Como fazer literatura

Isabel Araújo Branco
A poética regula a escrita da poesia e a poesia, na Grécia Antiga, corresponde à literatura, em particular à tragédia e à comédia. Aristóteles, na sua «Poética» dá conselhos para escrever bem, todos eles muito simples, muito práticos e muito actuais. Para ele, a poesia é o resultado de uma técnica com um objectivo definido. A poesia não é um acidente, uma dádiva dos deuses, fruto da inspiração, um exercício de ociosos. A poesia existe para cumprir uma finalidade. É quase filosófica, é uma forma de conhecimento que consiste em atingir o universal, que não fala do que aconteceu mas do que poderia ter acontecido. Nessa medida, fala da possibilidade.
A história deve reunir quatro características: totalidade, grandeza, unidade e necessidade ou verosimilhança. A história é completa, porque constitui um todo linear, decorrendo numa linha temporal. Simultaneamente tem de ter uma certa dimensão. As peças são tanto melhores quanto mais extensas, mas não demasiado. A história deve ficar na memória dos espectadores e permitir o transe da felicidade para a infelicidade e vice-versa.
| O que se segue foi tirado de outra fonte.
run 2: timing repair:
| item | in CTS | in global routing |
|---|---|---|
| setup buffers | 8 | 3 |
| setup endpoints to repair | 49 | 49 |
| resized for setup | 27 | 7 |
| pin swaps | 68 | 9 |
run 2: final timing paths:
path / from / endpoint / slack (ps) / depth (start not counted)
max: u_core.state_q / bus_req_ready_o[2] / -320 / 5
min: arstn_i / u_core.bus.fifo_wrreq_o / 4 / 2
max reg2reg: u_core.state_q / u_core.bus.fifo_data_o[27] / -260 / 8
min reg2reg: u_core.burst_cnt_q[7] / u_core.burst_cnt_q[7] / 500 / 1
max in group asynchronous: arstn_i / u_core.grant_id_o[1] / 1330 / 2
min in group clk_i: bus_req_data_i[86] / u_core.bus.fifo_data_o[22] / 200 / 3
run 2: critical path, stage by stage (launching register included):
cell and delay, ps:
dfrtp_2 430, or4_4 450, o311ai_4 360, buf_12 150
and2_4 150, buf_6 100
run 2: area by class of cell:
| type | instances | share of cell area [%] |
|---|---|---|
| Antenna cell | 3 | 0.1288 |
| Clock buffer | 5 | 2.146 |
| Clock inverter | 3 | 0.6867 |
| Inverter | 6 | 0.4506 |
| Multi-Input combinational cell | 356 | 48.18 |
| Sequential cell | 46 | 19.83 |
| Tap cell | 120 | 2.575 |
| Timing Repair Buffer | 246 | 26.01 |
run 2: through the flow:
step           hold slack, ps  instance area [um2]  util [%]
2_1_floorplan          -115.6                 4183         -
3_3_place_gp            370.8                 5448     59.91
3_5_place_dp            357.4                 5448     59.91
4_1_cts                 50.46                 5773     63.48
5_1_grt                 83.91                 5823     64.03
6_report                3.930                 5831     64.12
A unidade é fundamental, mas não implica a referência apenas a uma só pessoa ou a todas as acções do protagonista. Tem de haver unidade entre as acções e estas têm de estar encadeadas segundo uma sucessão de causa e efeito. Ou seja, tudo o que o protagonista faz que seja importante para a acção. Qualquer acontecimento tem de ter uma consequência pertinente.
Neste ponto, o papel do poeta é fundamental, seleccionando as acções, encontrando a unidade entre elas e assim fazendo com que a história seja una e pertinente. A unidade não é, pois, um dado, é produzida, é um trabalho de criação. Se os acontecimentos reais que o poeta narra estiverem na História, ele torna-se actor deles porque encontra a unidade entre eles. É o encadeamento dos factos que faz a história, e não os factos em si. «Pois não faz parte de um todo o que não altera esse todo», escreve Aristóteles.
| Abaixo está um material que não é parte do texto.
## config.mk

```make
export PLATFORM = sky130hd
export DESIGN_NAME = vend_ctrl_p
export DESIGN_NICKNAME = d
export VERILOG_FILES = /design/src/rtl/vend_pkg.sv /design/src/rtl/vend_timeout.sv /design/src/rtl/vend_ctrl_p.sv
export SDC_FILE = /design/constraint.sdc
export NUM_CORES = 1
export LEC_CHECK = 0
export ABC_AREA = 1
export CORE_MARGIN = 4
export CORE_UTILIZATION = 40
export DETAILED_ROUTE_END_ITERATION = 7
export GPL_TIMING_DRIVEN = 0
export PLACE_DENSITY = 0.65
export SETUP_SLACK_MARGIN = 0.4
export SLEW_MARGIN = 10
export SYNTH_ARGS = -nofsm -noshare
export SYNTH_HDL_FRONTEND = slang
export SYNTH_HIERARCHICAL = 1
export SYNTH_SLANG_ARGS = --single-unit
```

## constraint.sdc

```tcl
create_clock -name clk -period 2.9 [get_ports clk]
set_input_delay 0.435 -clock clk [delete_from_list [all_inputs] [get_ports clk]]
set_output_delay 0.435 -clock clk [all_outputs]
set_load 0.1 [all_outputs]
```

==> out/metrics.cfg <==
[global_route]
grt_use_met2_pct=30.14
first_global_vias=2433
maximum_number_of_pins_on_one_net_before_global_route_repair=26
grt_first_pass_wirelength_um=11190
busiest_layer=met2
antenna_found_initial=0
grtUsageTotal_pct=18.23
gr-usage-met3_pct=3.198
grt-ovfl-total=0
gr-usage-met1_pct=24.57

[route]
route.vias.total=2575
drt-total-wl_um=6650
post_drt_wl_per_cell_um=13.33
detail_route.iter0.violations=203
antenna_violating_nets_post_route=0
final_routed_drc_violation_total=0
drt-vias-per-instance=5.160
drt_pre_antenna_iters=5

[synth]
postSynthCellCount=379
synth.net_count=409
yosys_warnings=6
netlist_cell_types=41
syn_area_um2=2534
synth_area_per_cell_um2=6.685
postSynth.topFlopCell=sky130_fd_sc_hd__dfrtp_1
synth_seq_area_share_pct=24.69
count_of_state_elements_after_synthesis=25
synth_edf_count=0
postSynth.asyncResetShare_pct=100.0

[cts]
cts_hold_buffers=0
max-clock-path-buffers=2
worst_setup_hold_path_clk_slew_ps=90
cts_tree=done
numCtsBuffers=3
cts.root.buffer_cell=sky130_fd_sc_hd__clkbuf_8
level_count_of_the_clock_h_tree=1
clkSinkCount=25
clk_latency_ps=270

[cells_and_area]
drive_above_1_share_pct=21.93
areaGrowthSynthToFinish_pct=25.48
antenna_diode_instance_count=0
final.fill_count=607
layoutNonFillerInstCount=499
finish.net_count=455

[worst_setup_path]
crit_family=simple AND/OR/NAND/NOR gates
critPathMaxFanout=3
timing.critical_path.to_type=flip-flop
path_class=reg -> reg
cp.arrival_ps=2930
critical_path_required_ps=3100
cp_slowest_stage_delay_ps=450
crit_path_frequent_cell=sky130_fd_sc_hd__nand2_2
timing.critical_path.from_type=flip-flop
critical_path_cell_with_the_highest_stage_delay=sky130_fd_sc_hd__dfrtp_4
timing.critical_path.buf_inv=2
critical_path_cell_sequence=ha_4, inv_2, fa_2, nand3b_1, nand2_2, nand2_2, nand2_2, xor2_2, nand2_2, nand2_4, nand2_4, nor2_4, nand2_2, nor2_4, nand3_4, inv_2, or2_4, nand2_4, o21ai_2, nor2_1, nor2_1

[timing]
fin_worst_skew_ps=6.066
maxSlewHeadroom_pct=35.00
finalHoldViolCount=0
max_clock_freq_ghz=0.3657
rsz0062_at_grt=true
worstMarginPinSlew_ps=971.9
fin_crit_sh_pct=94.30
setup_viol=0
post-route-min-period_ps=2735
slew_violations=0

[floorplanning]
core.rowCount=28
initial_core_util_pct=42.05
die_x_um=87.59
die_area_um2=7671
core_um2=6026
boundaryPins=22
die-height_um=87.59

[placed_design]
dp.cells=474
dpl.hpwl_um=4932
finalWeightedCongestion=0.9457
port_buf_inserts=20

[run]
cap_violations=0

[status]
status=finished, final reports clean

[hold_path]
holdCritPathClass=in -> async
Por fim, chegamos à última característica, a necessidade ou verosimilhança. É segundo esse princípio que as acções da narrativa devem estar encadeadas. As histórias que não são constituídas desta forma são desprezíveis por não serem filosóficas. Só assim o espectador pode crer no que vê, projectar-se na acção e sentir a catárse.

Imitação e tragédia

Para Aristóteles, a poesia é gerada por duas causas naturais: a capacidade de imitar, intrínseca ao homem; e o prazer que ele tem com a imitação. Todas as formas de poesia são mimese e as suas formas diferenciam-se conforme os meios, os objectos e os modos que utilizam.
Deste conjunto, a tragédia constitui um forma superior de contar histórias. Suscitando o terror e a piedade, tem como efeito a purificação das emoções, ou seja, a catárse. A história deve estar feita de tal forma que pareça universal, como se pudesse acontecer a todos. Só assim surge o temor, pois este implica a identificação com a acção, não com a personagem. A piedade consiste na simpatia com a vítima de acontecimentos nefastos, não dispensando o distanciamento entre o espectador e a personagem.
Mimese corresponde sempre a «fazer de conta» ou «fazer-se passar por». Para quem vê, isso implica a consciência de que se trata de uma simulação. O actor não é a personagem, mas para o espectador perceber a história tem de se esquecer disso. O que se passa na peça é uma realidade igual à do público, mas, ao mesmo tempo, há um fosso que separa estes dois universos.
«Rei Édipo», de Sófocles, é considerado por Aristóteles como a tragédia exemplar por seguir os pontos fundamentais da sua «Poética». Desde então, muita foi a literatura produzida, mas a melhor será talvez a que segue os quatro ensinamentos básicos da «Poética».